All three ferry services are located in the eastern end of the strait and operate during the ice-free months from May - December.

There was a year-round ferry service that operated in the central/western part of the strait across Abegweit Passage between Port Borden, Prince Edward Island and Cape Tormentine, New Brunswick. This service operated from October 1917 until May 1997. Owned by the Government of Canada, it was one of Canada's busiest ferry services and was operated by various federal Crown corporations (Canadian National Railways, CN Marine, Marine Atlantic). The ferry service was replaced by the Confederation Bridge when it opened on 31 May 1997.

===Undersea cables===

- Electrical

Maritime Electric supplies electricity to customers in Prince Edward Island. Although the utility does have some electrical generation facilities, since the mid-1970s the majority of Prince Edward Island's electricity has been purchased from NB Power and supplied via an interprovincial electrical interconnection. This interconnection consisted of two 23 km 138 kilovolt oil-filled submarine transmission cables installed 1975-78 under the Northumberland Strait at the western end of the Abegweit Passage between Murray Corner, New Brunswick and Fernwood, Prince Edward Island. Since the Northumberland Strait freezes in winter, the cables were designed to be protected from ice scouring and were copied from a Swedish design that was originally used to supply the island of Gotland in the Baltic Sea. They were replaced in 2017 by two new cables providing a capacity of 300 MW.

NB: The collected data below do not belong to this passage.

--- src/rtl/maze_move_ctrl.sv ---
// Cell-to-cell player movement sequencer for the maze display: decodes the
// joystick, checks the target wall edge, animates one cell per accepted move.
module maze_move_ctrl #(
  parameter int N        = 5,
  parameter int CELL     = 80,
  parameter int STEP_PX  = 4,
  parameter int ORIGIN_X = 120,
  parameter int ORIGIN_Y = 0,
  parameter int PAD      = 4,
  parameter int DEAD     = 4
) (
  input  logic             in_clk,
  input  logic             reset,
  input  logic             frame_tick,
  input  logic             restart,
  input  logic [9:0]       movementData,
  input  logic [N*N-1:0]   wall_h,
  input  logic [N*N-1:0]   wall_v,
  output logic [10:0]      h_min,
  output logic [10:0]      v_min,
  output logic [2:0]       cell_col,
  output logic [2:0]       cell_row,
  output logic             busy,
  output logic             blocked,
  output logic             goal_reached,
  output logic [15:0]      move_count
);
  localparam int          IW     = $clog2(N*N);
  localparam logic [2:0]  LAST   = 3'(N-1);
  localparam logic [10:0] H0     = 11'(ORIGIN_X + PAD);
  localparam logic [10:0] V_TOP  = 11'(ORIGIN_Y + PAD);
  localparam logic [10:0] V0     = 11'(ORIGIN_Y + (N-1)*CELL + PAD);
  localparam logic [10:0] STEP   = 11'(STEP_PX);
  localparam logic [10:0] CELL_W = 11'(CELL);
  localparam logic [5:0]  DZ     = 6'(DEAD);

  typedef enum logic [1:0] {S_IDLE, S_CHECK, S_MOVE, S_GOAL} state_t;
  typedef enum logic [1:0] {D_RIGHT, D_LEFT, D_DOWN, D_UP} dir_t;

  state_t      state_q, state_d;
  dir_t        dir_q, dir_d;
  logic [2:0]  col_q, col_d, row_q, row_d;
  logic [10:0] h_q, h_d, v_q, v_d, rem_q, rem_d;
  logic [15:0] cnt_q, cnt_d;
  logic        blocked_q, blocked_d;

  // Joystick decode: magnitudes carry an extra bit so -16 reads as 16.
  logic [4:0] jx, jy;
  logic [5:0] mag_x, mag_y;
  logic       h_act, v_act, use_h, req_vld;
  dir_t       req_dir;

  assign jx      = movementData[9:5];
  assign jy      = movementData[4:0];
  assign mag_x   = jx[4] ? (6'd0 - {1'b1, jx}) : {1'b0, jx};
  assign mag_y   = jy[4] ? (6'd0 - {1'b1, jy}) : {1'b0, jy};
  assign h_act   = mag_y > DZ;
  assign v_act   = mag_x > DZ;
  assign req_vld = h_act | v_act;
  assign use_h   = h_act && (!v_act || (mag_y >= mag_x));
  assign req_dir = use_h ? (jy[4] ? D_RIGHT : D_LEFT)
                         : (jx[4] ? D_DOWN  : D_UP);

  // Edge check for the latched direction; border edges are always walls.
  int          base;
  logic [IW-1:0] wall_idx;
  logic        wall_blk;

  always_comb begin
    base     = N*int'(col_q) + int'(row_q);
    wall_idx = '0;
    wall_blk = 1'b1;
    case (dir_q)
      D_RIGHT: if (col_q != LAST) begin
        wall_idx = IW'(base);
        wall_blk = wall_v[wall_idx];
      end
      D_LEFT: if (col_q != 3'd0) begin
        wall_idx = IW'(base - N);
        wall_blk = wall_v[wall_idx];
      end
      D_DOWN: if (row_q != LAST) begin
        wall_idx = IW'(base);
        wall_blk = wall_h[wall_idx];
      end
      D_UP: if (row_q != 3'd0) begin
        wall_idx = IW'(base - 1);
        wall_blk = wall_h[wall_idx];
      end
    endcase
  end

  always_comb begin
    state_d   = state_q;
    dir_d     = dir_q;
    col_d     = col_q;
    row_d     = row_q;
    h_d       = h_q;
    v_d       = v_q;
    rem_d     = rem_q;
    cnt_d     = cnt_q;
    blocked_d = 1'b0;
    if (restart) begin
      state_d = S_IDLE;
      col_d   = 3'd0;
      row_d   = LAST;
      h_d     = H0;
      v_d     = V0;
      rem_d   = '0;
      cnt_d   = '0;
    end else begin
      case (state_q)
        S_IDLE: if (frame_tick && req_vld) begin
          dir_d   = req_dir;
          state_d = S_CHECK;
        end
        S_CHECK: if (wall_blk) begin
          blocked_d = 1'b1;
          state_d   = S_IDLE;
        end else begin
          rem_d   = CELL_W;
          state_d = S_MOVE;
        end
        S_MOVE: if (frame_tick) begin
          rem_d = rem_q - STEP;
          case (dir_q)
            D_RIGHT: h_d = h_q + STEP;
            D_LEFT:  h_d = h_q - STEP;
            D_DOWN:  v_d = v_q + STEP;
            D_UP:    v_d = v_q - STEP;
          endcase
          if (rem_d == '0) begin
            case (dir_q)
              D_RIGHT: col_d = col_q + 3'd1;
              D_LEFT:  col_d = col_q - 3'd1;
              D_DOWN:  row_d = row_q + 3'd1;
              D_UP:    row_d = row_q - 3'd1;
            endcase
            // Snap to the cell grid on arrival so the square always lands exactly.
            h_d = H0 + 11'(col_d) * CELL_W;
            v_d = V_TOP + 11'(row_d) * CELL_W;
            if (cnt_q != 16'hFFFF) cnt_d = cnt_q + 16'd1;
            state_d = ((col_d == LAST) && (row_d == 3'd0)) ? S_GOAL : S_IDLE;
          end
        end
        S_GOAL: state_d = S_GOAL;
        default: state_d = S_IDLE;
      endcase
    end
  end

  always_ff @(posedge in_clk) begin
    if (reset) begin
      state_q   <= S_IDLE;
      dir_q     <= D_RIGHT;
      col_q     <= 3'd0;
      row_q     <= LAST;
      h_q       <= H0;
      v_q       <= V0;
      rem_q     <= '0;
      cnt_q     <= '0;
      blocked_q <= 1'b0;
    end else begin
      state_q   <= state_d;
      dir_q     <= dir_d;
      col_q     <= col_d;
      row_q     <= row_d;
      h_q       <= h_d;
      v_q       <= v_d;
      rem_q     <= rem_d;
      cnt_q     <= cnt_d;
      blocked_q <= blocked_d;
    end
  end

  assign h_min        = h_q;
  assign v_min        = v_q;
  assign cell_col     = col_q;
  assign cell_row     = row_q;
  assign busy         = (state_q == S_CHECK) || (state_q == S_MOVE);
  assign blocked      = blocked_q;
  assign goal_reached = (state_q == S_GOAL);
  assign move_count   = cnt_q;
endmodule

--- config.mk ---
export PLATFORM = sky130hd
export DESIGN_NAME = maze_move_ctrl
export DESIGN_NICKNAME = d
export VERILOG_FILES = /design/src/rtl/maze_move_ctrl.sv
export SDC_FILE = /design/constraint.sdc
export NUM_CORES = 1
export LEC_CHECK = 0
export CAP_MARGIN = 10
export CORE_ASPECT_RATIO = 2
export CORE_MARGIN = 5
export CORE_UTILIZATION = 47
export CTS_BUF_LIST = sky130_fd_sc_hd__clkbuf_16
export DETAILED_ROUTE_END_ITERATION = 8
export PLACE_DENSITY = 0.85
export SLEW_MARGIN = 30
export SYNTH_ARGS = -nofsm -noshare
export SYNTH_HDL_FRONTEND = slang
export SYNTH_SLANG_ARGS = --single-unit
--- constraint.sdc ---
create_clock -name in_clk -period 4 [get_ports in_clk]
set_input_delay 0.6 -clock in_clk [delete_from_list [all_inputs] [get_ports in_clk]]
set_output_delay 0.6 -clock in_clk [all_outputs]
set_load 0.01 [all_outputs]
After elaboration in Yosys (flattened, before gate mapping)
Index checks and enable logic that the tools add are counted.

Flip-flop bits (word level): 60. Output and inout port bits: 47. Input bits: 64.

Eq/ne operators: 14. Bitwise logic cells: 3. Mux-type cells: 42. $mul: 3. Reductions and logical operators: 24. Magnitude comparators: 6. Add/subtract/negate cells: 17.

Operator list (count): case mux 11 bit (2 select lines) (3); two-way mux 11 bit (4); subtractor 11 x 3 -> 11 bit, second input constant (3); two-way mux 3 bit (8); adder 11 x 3 -> 11 bit, second input constant (2); binary-select mux 1 bit (select 5 bit) (4); < comparator 5 x 6 -> 1 bit, second input constant (3); AND reduction 3 bit (6); adder 16 x 1 -> 16 bit, second input constant (1); inequality test 16 bit, second input constant (1); > comparator 6 x 3 -> 1 bit, second input constant (2); multiplier 3 x 3 -> 6 bit, second input constant (2); two-way mux 2 bit (6); two-way mux 6 bit (2); case mux 3 bit (2 select lines) (2); nonzero test 3 bit (4); subtractor 1 x 6 -> 6 bit, first input constant (2); adder 3 x 10 -> 11 bit, first input constant (1); adder 7 x 10 -> 11 bit, first input constant (1); zero test 11 bit (1); two-way mux 1 bit (11); == test 2 bit, second input constant (4); inequality test 2 bit, second input constant (4); case mux 2 bit (4 select lines) (1); other kinds (22) (31).

Longest topological paths before layout
Word-level depth: 12. Mapped depth: 16. Depth with buffers taken out: 14.

Least setup slack after synthesis
Ideal clock, no wire load.

Kind: flip-flop to flip-flop. Start point: register col_q[1], in the netlist cell_col[1]. End point: register rem_q[9]. Buffers on the path: 2. Cell stages (with the launch flop): 16. Arrival time: 4.339 ns. Setup time: 0.070 ns. Period minus slack after synthesis: 4.409 ns. Setup slack: -0.409 ns. Data required time: 3.930 ns. Path through: dfxtp_1 -> ha_1 -> ha_1 -> buf_2 -> buf_2 -> inv_1 -> ha_1 -> xor2_2 -> mux4_1 -> mux2i_1 -> mux2i_1 -> o221a_1 -> o31ai_4 -> nand2_4 -> or4_1 -> a21oi_1.

Cells in the longest elaborated chain, start to end: 9. Elaborated cells on any way between the ends: 21.

Ends and longest elaborated chain: from (decl) (RTL line 42) `logic [2:0] col_q, col_d, row_q, row_d;`; from (signal assigned) (RTL line 166) `col_q <= col_d;`; multiplier 3 x 3 -> 5 bit (RTL line 70) `base = N*int'(col_q) + int'(row_q);`; adder 5 x 3 -> 5 bit (RTL line 70); subtractor 5 x 1 -> 5 bit / subtractor 5 x 3 -> 5 bit (equally long branches) (RTL line 87, 79); binary-select mux 1 bit (select 5 bit), on equally long branches (RTL line 88, 80); two-way mux 1 bit, on equally long branches (RTL line 88, 80); two-way mux 1 bit, on equally long branches (RTL line 86, 78); case mux 1 bit (4 select lines) * (RTL line 73) `case (dir_q)`; inequality test 2 bit (no source line) *; AND reduction 3 bit (no source line) *; to (signal assigned) (RTL line 170) `rem_q <= rem_d;`; to (decl) (RTL line 43) `logic [10:0] h_q, h_d, v_q, v_d, rem_q, rem_d;`.

Mark *: on every way between the ends. The rest lies on a longest branch, timed or not. The select of a mux whose other input is x is not followed. A chain may end at the register's enable or synchronous reset.

Final worst setup path
Start point: register col_q[0], in the netlist cell_col[0]. End point: register rem_q[6].

The elaborated chain is that of the path after synthesis.

==> reports/summary.txt <==
status: finished, final reports clean
worst setup margin: 0.0239 ns
Vias/cell: 5.89
crit-path max FO: 8
most common cell after layout, fill and taps aside: clkdlybuf4s50_1
CP max-delay cell: fa_2
Syn-to-layout area delta: 32.3%
row count: 53
Iteration-0 DRC Markers: 269
first-pass GRT wire length: 23600 um
main combinational cell family by area after synthesis: simple AND/OR/NAND/NOR gates
Worst Path Required: 4.19 ns
Synth Area in Simple Gates: 0.183
RD Place Congestion: 0.883
Post-synth EDFFs: 0
min Tclk post-route: 3.98 ns
routed wire length: 14500 um
wire length on met1: 4660 um
Peak Freq: 252 MHz
Worst slew margin: 0.451
sequential cell area fraction in the yosys report: 0.216
Synth warnings: 0
final setup fails: 0
fillcell total: 875
max_cap viols: 0
worst vdd ir: 180 uV
critical path arrival: 4.17 ns
Die X: 82.9 um
adder-cell area share of the yosys netlist: 0.135
Startpoint Class: flip-flop
Final nets: 816
drt wl/cell: 17.3 um
RSZ-0062 raised after global routing: true
syn avg cell area: 8.54 um^2
diode count: 0
Synth cell types: 67
Clock transition at path regs: 0.07 ns
cells along the critical path: ha_4 > ha_4 > inv_2 > fa_2 > buf_6 > nor3b_4 > xnor2_2 > mux4_2 > a21bo_4 > a31oi_4 > o31ai_4 > nand2_4 > buf_4 > o311a_2
Core Area: 10500 um^2
detailed-route via count: 4939
TritonCTS buffer count: 5
clock latency on the worst-skew pair: 0.30 ns
WS Path Type: flip-flop to flip-flop
Mapped Area: 5000 um^2
root buf cell: clkbuf_16
flop2flop setup slack: 0.02 ns
pwr/cell area: 212 nW/um^2
Final Util: 0.631
number of I/O pins: 111
Hold Path Class: flip-flop to flip-flop
Die Ht: 156 um
Worst path max stage delay: 0.60 ns
Synth Area in Compound Gates: 0.176
CP endpoint kind: flip-flop
Place WS: -0.147 ns
Final Hold Vio Count: 0
top routing layer used: met4
number of buffers added on ports: 106
DR pass1 iterations: 4
setup TNS: 0 ns
vias in the first global route: 5377
Final Cycle Share: 0.994
clock skew: 0.00744 ns
Sinks on Clock Net: 54
most frequent cells in the layout: 106 x clkdlybuf4s50_1, 54 x nor2_1, 50 x dfxtp_1
GRT Residual Overflow: 0
#FFs+latches synth: 54
largest net degree at the start of global routing: 41
H-tree depth: 2
xor/xnor share of the synthesized area: 0.0934
Main synth FF type: dfxtp_1
CTS hold repair buffers: 0
Final HPWL DP: 11800 um
Final Max Slew Viols: 0
antenna violations before repair: 0
asr flop ratio synth: 0
Max Root-Sink Buffers: 2
Least-Margin Pin Slew: 0.824 ns
all-layer global routing usage: 0.219
fraction of layout cells with a size suffix above 1: 0.121
Initial Util: 0.477
Mapped Cells: 585
area of the die: 12900 um^2
met3 wirelength from detailed routing: 824 um
Remaining DRCs: 0
mux contribution to synthesized area: 0.140
P_leak: 2.59 nW
post-route ant nets: 0
most frequent CP cell: ha_4
wire length on met2: 8280 um
CTS tree: yes
-- layer usage --
| layer | global-route usage | vias to the layer above |
|---|---|---|
| met1 | 0.185 | 2343 |
| li1 | - | 2338 |
| met5 | 0 | - |
| met2 | 0.453 | 199 |
| met4 | 0.142 | 0 |
| met3 | 0.0344 | 59 |
-- per-stage QoR --
stage	hold WS, ns	area, um^2	total power [W]	cells
global placement	0.467	6310	0.000819	827
floorplan	0.467	5050	0.000720	589
CTS	0.504	6550	0.00140	837
finish	0.505	6610	0.00140	839
global route	0.520	6610	0.00145	839
detailed placement	0.492	6310	0.000834	827
-- sequential cells by signal, indices dropped and copies added (netlist names) --
register and cells:
blocked 1, cell_col 3, cell_row 3, dir_q 2, h_min 9, move_count 16
rem_q 9, state_q 2, v_min 9
-- final timing paths --
kind,from,cells past startpoint,endpoint
min,move_count[1],2,move_count[1]
min reg2reg,move_count[1],2,move_count[1]
max reg2reg,cell_col[0],14,rem_q[6]
max,cell_col[0],14,rem_q[6]
-- critical path: cells and delay by family, from the launching register on --
family                     cells  cell delay, ns
xor gates and xnor gates       1            0.17
buffers and inverters          3            0.35
muxes                          1            0.53
DFF                            1            0.35
and+or+nand+nor                2            0.32
AOI/OAI and AO/OA              4            1.03
adders and majority gates      3            1.12
-- area by class of cell --
type / instances / area, um^2 / area share
Clock inverter: 3 / 68.8 / 0.0104
Timing Repair Buffer: 133 / 1270 / 0.192
Sequential cell: 54 / 1090 / 0.164
Tap cell: 137 / 171 / 0.0259
Multi-Input combinational cell: 471 / 3750 / 0.568
Clock buffer: 5 / 125 / 0.0189
Inverter: 36 / 135 / 0.0204
-- where the power goes --
group / internal (W) / leakage, nW / switching (W) / total (W)
sequential: 0.000540 / 0.438 / 0.00000269 / 0.000543
combinational: 0.000149 / 2.06 / 0.000136 / 0.000285
clock: 0.000360 / 0.0940 / 0.000211 / 0.000571
-- synthesized netlist by cell type (all sizes together), types with 4 or more instances --
master / instances / area share
a211oi: 8 / 0.012
a21boi: 4 / 0.0060
a21o: 9 / 0.014
a21oi: 36 / 0.036
a31oi: 5 / 0.0063
and2: 5 / 0.0063
buf: 16 / 0.018
clkbuf: 11 / 0.0083
dfxtp: 54 / 0.22
fa: 5 / 0.020
ha: 46 / 0.12
inv: 33 / 0.025
mux2i: 20 / 0.040
mux4: 21 / 0.098
nand2: 48 / 0.038
nand2b: 5 / 0.0063
nand3: 25 / 0.025
nand4: 5 / 0.0063
nor2: 54 / 0.041
nor2b: 6 / 0.0075
nor3: 11 / 0.011
o211ai: 10 / 0.015
o21ai: 30 / 0.030
o21bai: 5 / 0.0075
o31ai: 4 / 0.0088
or3: 12 / 0.015
xnor2: 29 / 0.051
xor2: 20 / 0.038
-- cells by family (layout without fill, tap and decap cells) --
| logic type | after synthesis | after routing |
|---|---|---|
| DFF | 54 | 54 |
| and+or+nand+nor | 188 | 188 |
| AOI/OAI and AO/OA | 134 | 134 |
| muxes | 42 | 42 |
| other | 2 | 6 |
| adders and majority gates | 51 | 51 |
| xor gates and xnor gates | 50 | 50 |
| buffers and inverters | 64 | 177 |
-- timing repair --
action,in CTS,in global routing
buffers inserted,2,2
setup endpoints to repair,8,9
resized for setup,12,11
pin swaps,4,3
Power figures use the tool's default switching activity.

Pictou Island, in Nova Scotia receives no electricity from that province's utility, Nova Scotia Power. Residents must generate their own electricity from off-grid sources.

- Telecommunications
Bell Aliant has two fibre optic telecommunications cables spanning Northumberland Strait to serve Prince Edward Island. The first is a submarine cable running from Caribou, Nova Scotia to Wood Islands, Prince Edward Island. The other runs through the Confederation Bridge; this cable replaced a submarine cable that used to run from Borden-Carleton, Prince Edward Island to Cape Tormentine, New Brunswick.

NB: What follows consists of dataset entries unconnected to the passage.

`config.mk`:
```
export PLATFORM = sky130hd
export DESIGN_NAME = branch_pc_unit
export DESIGN_NICKNAME = d
export VERILOG_FILES = /design/src/rtl/branch_pc_unit.sv
export SDC_FILE = /design/constraint.sdc
export NUM_CORES = 1
export LEC_CHECK = 0
export ABC_AREA = 1
export CAP_MARGIN = 30
export CORE_UTILIZATION = 48
export DETAILED_ROUTE_END_ITERATION = 8
export MAX_ROUTING_LAYER = met4
export PLACE_DENSITY = 0.91
export REMOVE_ABC_BUFFERS = 1
export SYNTH_ARGS = -nofsm -noshare
export SYNTH_HDL_FRONTEND = slang
export SYNTH_SLANG_ARGS = --single-unit
```
`constraint.sdc`:
```
create_clock -name clk -period 8.1 [get_ports clk]
set_clock_uncertainty 0.15 [all_clocks]
set_input_delay 1.215 -clock clk [delete_from_list [all_inputs] [get_ports clk]]
set_output_delay 1.215 -clock clk [all_outputs]
set_load 0.01 [all_outputs]
```
`src/rtl/branch_pc_unit.sv`:
```
// branch_pc_unit: owns the program counter, resolves beq/bne/j/jr branches,
// drives the next-PC select mux and opens a flush window after a taken branch.
module branch_pc_unit #(
  parameter logic [31:0] PC_RESET     = 32'h0000_0000,
  parameter int unsigned FLUSH_CYCLES = 2
) (
  input  logic        clk,
  input  logic        rst_n,
  input  logic        stall,
  input  logic        brValid,
  input  logic [1:0]  brType,
  input  logic [31:0] brPc,
  input  logic [31:0] rsData,
  input  logic [31:0] rtData,
  input  logic [31:0] imm,
  input  logic [25:0] jAddr,
  input  logic [31:0] nextPc,
  output logic [31:0] pc,
  output logic [31:0] pcPlus4,
  output logic [31:0] branchTarget,
  output logic        selectBranch,
  output logic        flush,
  output logic [31:0] branchCount
);

  localparam int unsigned CNT_W  = 4;
  localparam int unsigned DATA_W = 32;

  localparam logic [1:0] BR_BEQ = 2'b00;
  localparam logic [1:0] BR_BNE = 2'b01;
  localparam logic [1:0] BR_J   = 2'b10;

  typedef enum logic {
    ST_RUN   = 1'b0,
    ST_FLUSH = 1'b1
  } state_e;

  state_e              state_q, state_d;
  logic [CNT_W-1:0]    cnt_q, cnt_d;
  logic [DATA_W-1:0]   pc_q, pc_d;
  logic [DATA_W-1:0]   count_q, count_d;

  logic [DATA_W-1:0]   br_pc_plus4;
  logic [DATA_W-1:0]   target;
  logic                taken;
  logic                resolve;
  logic                sel_branch;

  // Branch target for the instruction currently in the resolve stage
  always_comb begin
    br_pc_plus4 = brPc + 32'd4;
    target      = br_pc_plus4;
    case (brType)
      BR_BEQ, BR_BNE: target = br_pc_plus4 + (imm << 2);
      BR_J:           target = {br_pc_plus4[31:28], jAddr, 2'b00};
      default:        target = {rsData[31:2], 2'b00};
    endcase
  end

  // Taken decision: conditional compares for beq/bne, jumps always taken
  always_comb begin
    taken = 1'b1;
    case (brType)
      BR_BEQ:  taken = (rsData == rtData);
      BR_BNE:  taken = (rsData != rtData);
      default: taken = 1'b1;
    endcase
  end

  // Mux select; gated by reset so the mux cannot pick a target while held in reset
  always_comb begin
    resolve    = brValid & ~stall & (state_q == ST_RUN);
    sel_branch = rst_n & resolve & taken;
  end

  // PC takes the mux result on every non-stalled edge
  always_comb begin
    pc_d = pc_q;
    if (!stall) begin
      pc_d = nextPc;
    end
  end

  // RUN/FLUSH next-state, flush counter and taken-branch counter
  always_comb begin
    state_d = state_q;
    cnt_d   = cnt_q;
    count_d = count_q;
    case (state_q)
      ST_RUN: begin
        if (sel_branch) begin
          state_d = ST_FLUSH;
          cnt_d   = CNT_W'(FLUSH_CYCLES - 1);
          count_d = count_q + 32'd1;
        end
      end
      ST_FLUSH: begin
        if (!stall) begin
          if (cnt_q == '0) begin
            state_d = ST_RUN;
          end else begin
            cnt_d = cnt_q - CNT_W'(1);
          end
        end
      end
      default: begin
        state_d = ST_RUN;
        cnt_d   = '0;
      end
    endcase
  end

  // State registers with asynchronous reset
  always_ff @(posedge clk or negedge rst_n) begin
    if (!rst_n) begin
      state_q <= ST_RUN;
      cnt_q   <= '0;
      pc_q    <= PC_RESET;
      count_q <= '0;
    end else begin
      state_q <= state_d;
      cnt_q   <= cnt_d;
      pc_q    <= pc_d;
      count_q <= count_d;
    end
  end

  assign pc           = pc_q;
  assign pcPlus4      = pc_q + 32'd4;
  assign branchTarget = target;
  assign selectBranch = sel_branch;
  assign flush        = (state_q == ST_FLUSH);
  assign branchCount  = count_q;

endmodule
```
==> metrics <==
Reg2Reg Depth 9; die footprint 16,290 µm²; final cell count without fillers 1,711; clock network power share 23.2%; Yosys top cell by area dfrtp_1; Unique masters post-synth 43; clock-pin slew on the worst setup and hold paths 0.06 ns; Hold WC Path Type reg2reg; Inst Count DP 1,695; total routed wirelength 29,000 µm; Synth Register Bits 69; Logic pwr share 47.0%; power per cell area 142.0 nW/µm²; global-route wire length before repair 44,820 µm; top post-synthesis cells by area dfrtp_1, nand2_1, inv_1; Sink Count 69; Nets 1,724; Yosys top cell area share 22.78%; max_slew headroom 39.02%; # diodes 0; Worst setup SP type primary input; Clock Latency Late Sink 0.33 ns; status completed; number of routed nets with antenna violations 0; Core Box Area 15,310 µm²; DR vias/cell 5.397; Hold-fix buffers, CTS 0; Arr. time, crit path 5.31 ns; critical path required time 6.73 ns; antenna violations before repair 0; vias in the first global route 8,760; final worst-path cycle share 82.45%; ys flop type dfrtp_1; drt first pass iters 5; Rows 45; chip height 127.7 µm; number of I/O port buffers 319; part of the power in registers 29.8%; IO Count 322; CTS tree yes; EDFF count, synth 0; Syn Inst Count 1,180; Post-CTS Setup Bufs 0; GR Layer Usage met3 5.092%; FF-to-FF setup slack 5.87 ns; largest net degree at the start of global routing 71; Final Worst Setup Slack 1.421 ns; max_cap viols 0; Syn Area/Cell 6.422 µm²; Final Hold Fails 0; Reg-to-Reg Start branchCount[3]; DR vias 9,235; average routed wire per standard cell 16.95 µm; Reg2Reg Capture Point branchCount[20]; sequential fraction of the synthesis area 22.78%; Slew Viols, Final 0; RSZ-0062 raised after global routing no; Pleak 0.005148 µW; internal cell power 984.4 µW; busiest grt layer met2; GR met1 Demand/Resource 43.89%; share of layout cells above drive strength 1 5.200%; Tot Pwr 1599 µW; Routability Congestion 0.9692; pre-CTS setup slack 1.544 ns; CP max FO 5; Synthesis Warnings 0; switching share of power 38.44%; Post-route DRC 0; Initial Util 49.49%; initial DRC count 760; kind of critical path in2out; Layout area overhead 48.54%; Final Critical Period 6.679 ns; CTS buffer count 9; worst slew pin tran 0.9147 ns; clk root buf clkbuf_16; Switching Power 614.6 µW; Tot GR Track Use 36.09%; Post-DP HPWL 23,620 µm; asr flop ratio synth 100.0%; worst setup path startpoint brPc[2]; Synth Cell Area 7579 µm²; worst setup path end branchTarget[31]; worst IR drop on VDD 0.0001657 V; TNS Setup 0 ns; Clock Path Buffers 2; Die W 127.7 µm; final setup fails 0; Worst Setup End Kind output port; CTS resizes 0; GR Util met2 61.56%; fmax 149.7 MHz; total grt overflow 0; CTS H-tree depth 3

Eastlink has a fibre optic telecommunications cable connecting Gaspereau, Prince Edward Island with Port Hood, Nova Scotia.

===Swim crossings===
Swim-related details about crossings, tides, currents, marine life, and navigation can be found at OpenWaterPedia's Northumberland Strait page.

There have been several documented unassisted swim crossings of the strait, although there is no official body to verify these claims. All documented single and double crossings except one have been at the western end of the strait across the Abegweit Passage.

The first documented single crossing of Abegweit Passage (approximately 14 km) with assistance was made by Evelyn Henry of Keppoch, PEI on July 15, 1951, when she swam from Cape Tormentine, NB to Borden, PEI in 8 hours, 47 minutes.

There have been two documented single-day double crossings of Abegweit Passage (approximately 27 km) with assistance to date:
- Jennifer Alexander of Halifax, NS, swam a double-crossing on July 26, 2007, in 19 hours, 17 minutes from Cape Jourimain, NB to Borden, PEI.
- Kristin Roe of Halifax, NS, swam a double-crossing on July 26, 2008, in 15 hours, 40 minutes from Cape Jourimain, NB to Borden, PEI.

The first and to date only, documented single crossing with assistance across the eastern end of the strait (approximately 24.5 km was made by Jill Leon of Charlottetown, PEI on July 31, 2013, when she swam from Caribou, NS to Wood Islands, PEI in 9 hours, 48 minutes.

==Cultural significance==
The strait is famous in folklore circles for regular sightings of the Ghost Ship of Northumberland Strait, a flaming vessel which appears in the middle of the strait. The strait is also notable for the ice boats, small oared boats which made regular dangerous crossings of the strait in winter carrying mail and passengers before the era of ice breaking ferries.